**Input material**:
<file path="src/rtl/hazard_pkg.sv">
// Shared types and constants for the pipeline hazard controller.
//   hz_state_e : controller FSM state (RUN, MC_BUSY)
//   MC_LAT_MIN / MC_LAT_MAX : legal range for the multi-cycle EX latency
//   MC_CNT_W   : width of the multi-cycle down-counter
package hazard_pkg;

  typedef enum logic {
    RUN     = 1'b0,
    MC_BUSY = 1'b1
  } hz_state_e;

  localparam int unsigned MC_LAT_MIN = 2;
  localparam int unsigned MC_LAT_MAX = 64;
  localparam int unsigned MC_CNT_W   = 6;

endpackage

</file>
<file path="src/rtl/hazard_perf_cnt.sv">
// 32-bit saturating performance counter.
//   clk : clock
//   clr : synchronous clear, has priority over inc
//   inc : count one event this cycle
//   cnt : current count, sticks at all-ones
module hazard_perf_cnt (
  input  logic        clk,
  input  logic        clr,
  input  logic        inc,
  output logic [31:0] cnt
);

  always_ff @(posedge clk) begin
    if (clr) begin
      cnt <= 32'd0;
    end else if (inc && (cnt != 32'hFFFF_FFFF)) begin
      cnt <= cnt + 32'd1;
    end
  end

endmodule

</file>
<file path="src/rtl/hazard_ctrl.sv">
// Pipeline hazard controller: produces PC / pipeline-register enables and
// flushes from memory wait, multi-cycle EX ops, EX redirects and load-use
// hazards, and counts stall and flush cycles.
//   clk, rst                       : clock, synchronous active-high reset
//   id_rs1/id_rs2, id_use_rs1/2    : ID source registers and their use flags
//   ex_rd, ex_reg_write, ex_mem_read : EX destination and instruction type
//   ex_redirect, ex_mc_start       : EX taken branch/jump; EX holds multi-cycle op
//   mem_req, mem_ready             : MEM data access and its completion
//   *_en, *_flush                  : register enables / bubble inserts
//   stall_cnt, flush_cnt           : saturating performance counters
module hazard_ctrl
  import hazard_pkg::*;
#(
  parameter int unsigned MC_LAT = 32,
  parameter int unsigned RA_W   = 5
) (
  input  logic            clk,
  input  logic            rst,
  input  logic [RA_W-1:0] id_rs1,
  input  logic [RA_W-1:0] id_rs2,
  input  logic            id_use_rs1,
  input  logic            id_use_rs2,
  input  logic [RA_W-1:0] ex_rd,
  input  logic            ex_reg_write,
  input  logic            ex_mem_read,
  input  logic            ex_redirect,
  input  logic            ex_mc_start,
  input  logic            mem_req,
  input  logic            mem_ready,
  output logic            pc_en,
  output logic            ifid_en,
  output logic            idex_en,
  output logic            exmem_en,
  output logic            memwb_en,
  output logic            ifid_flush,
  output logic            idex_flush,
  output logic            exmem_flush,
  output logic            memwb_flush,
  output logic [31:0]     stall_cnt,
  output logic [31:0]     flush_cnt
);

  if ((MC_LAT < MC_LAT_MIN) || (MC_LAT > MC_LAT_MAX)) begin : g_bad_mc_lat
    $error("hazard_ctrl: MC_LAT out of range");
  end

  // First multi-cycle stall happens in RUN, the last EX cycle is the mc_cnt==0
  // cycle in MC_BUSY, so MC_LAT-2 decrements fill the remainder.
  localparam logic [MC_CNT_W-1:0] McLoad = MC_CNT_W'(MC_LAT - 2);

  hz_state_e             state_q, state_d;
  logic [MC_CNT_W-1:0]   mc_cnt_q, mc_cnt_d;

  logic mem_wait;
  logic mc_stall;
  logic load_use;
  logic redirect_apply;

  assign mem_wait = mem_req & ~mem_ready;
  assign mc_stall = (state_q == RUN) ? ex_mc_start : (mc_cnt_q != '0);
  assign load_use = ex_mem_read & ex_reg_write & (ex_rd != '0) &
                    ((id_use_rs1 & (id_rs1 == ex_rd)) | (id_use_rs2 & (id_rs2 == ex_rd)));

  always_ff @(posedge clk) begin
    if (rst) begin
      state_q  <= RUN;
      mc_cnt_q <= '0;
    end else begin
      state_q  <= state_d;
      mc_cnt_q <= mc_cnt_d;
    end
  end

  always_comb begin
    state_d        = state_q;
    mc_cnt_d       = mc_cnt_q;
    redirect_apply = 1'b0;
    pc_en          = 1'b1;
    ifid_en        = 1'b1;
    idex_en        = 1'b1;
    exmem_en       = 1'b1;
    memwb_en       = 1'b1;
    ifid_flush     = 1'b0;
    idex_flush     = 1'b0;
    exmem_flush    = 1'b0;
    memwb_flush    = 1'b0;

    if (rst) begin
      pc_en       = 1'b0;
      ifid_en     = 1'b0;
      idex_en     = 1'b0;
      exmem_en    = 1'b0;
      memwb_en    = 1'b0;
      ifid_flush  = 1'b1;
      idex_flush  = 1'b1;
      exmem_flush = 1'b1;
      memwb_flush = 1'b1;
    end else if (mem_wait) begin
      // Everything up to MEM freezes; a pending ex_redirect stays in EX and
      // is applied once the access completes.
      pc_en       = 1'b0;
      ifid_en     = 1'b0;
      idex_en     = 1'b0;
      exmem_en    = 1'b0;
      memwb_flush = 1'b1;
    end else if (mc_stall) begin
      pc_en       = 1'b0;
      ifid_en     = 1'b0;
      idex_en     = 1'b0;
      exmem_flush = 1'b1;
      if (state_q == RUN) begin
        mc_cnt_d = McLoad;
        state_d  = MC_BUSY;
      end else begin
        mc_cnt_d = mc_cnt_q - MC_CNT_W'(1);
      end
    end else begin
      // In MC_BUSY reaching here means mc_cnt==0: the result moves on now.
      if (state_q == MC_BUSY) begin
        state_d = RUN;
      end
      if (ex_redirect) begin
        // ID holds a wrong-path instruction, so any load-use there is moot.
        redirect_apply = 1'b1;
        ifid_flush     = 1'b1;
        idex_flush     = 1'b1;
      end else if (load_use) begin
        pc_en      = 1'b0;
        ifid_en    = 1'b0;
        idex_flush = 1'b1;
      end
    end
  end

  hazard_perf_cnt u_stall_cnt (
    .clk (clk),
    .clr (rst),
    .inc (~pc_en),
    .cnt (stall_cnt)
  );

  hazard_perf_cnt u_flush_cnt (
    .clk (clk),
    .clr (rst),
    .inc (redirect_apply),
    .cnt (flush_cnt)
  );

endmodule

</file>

**What the task requires**: Copy out each line of the listing where the string "assign" appears.

**Task result**:
  assign mem_wait = mem_req & ~mem_ready;
  assign mc_stall = (state_q == RUN) ? ex_mc_start : (mc_cnt_q != '0);
  assign load_use = ex_mem_read & ex_reg_write & (ex_rd != '0) &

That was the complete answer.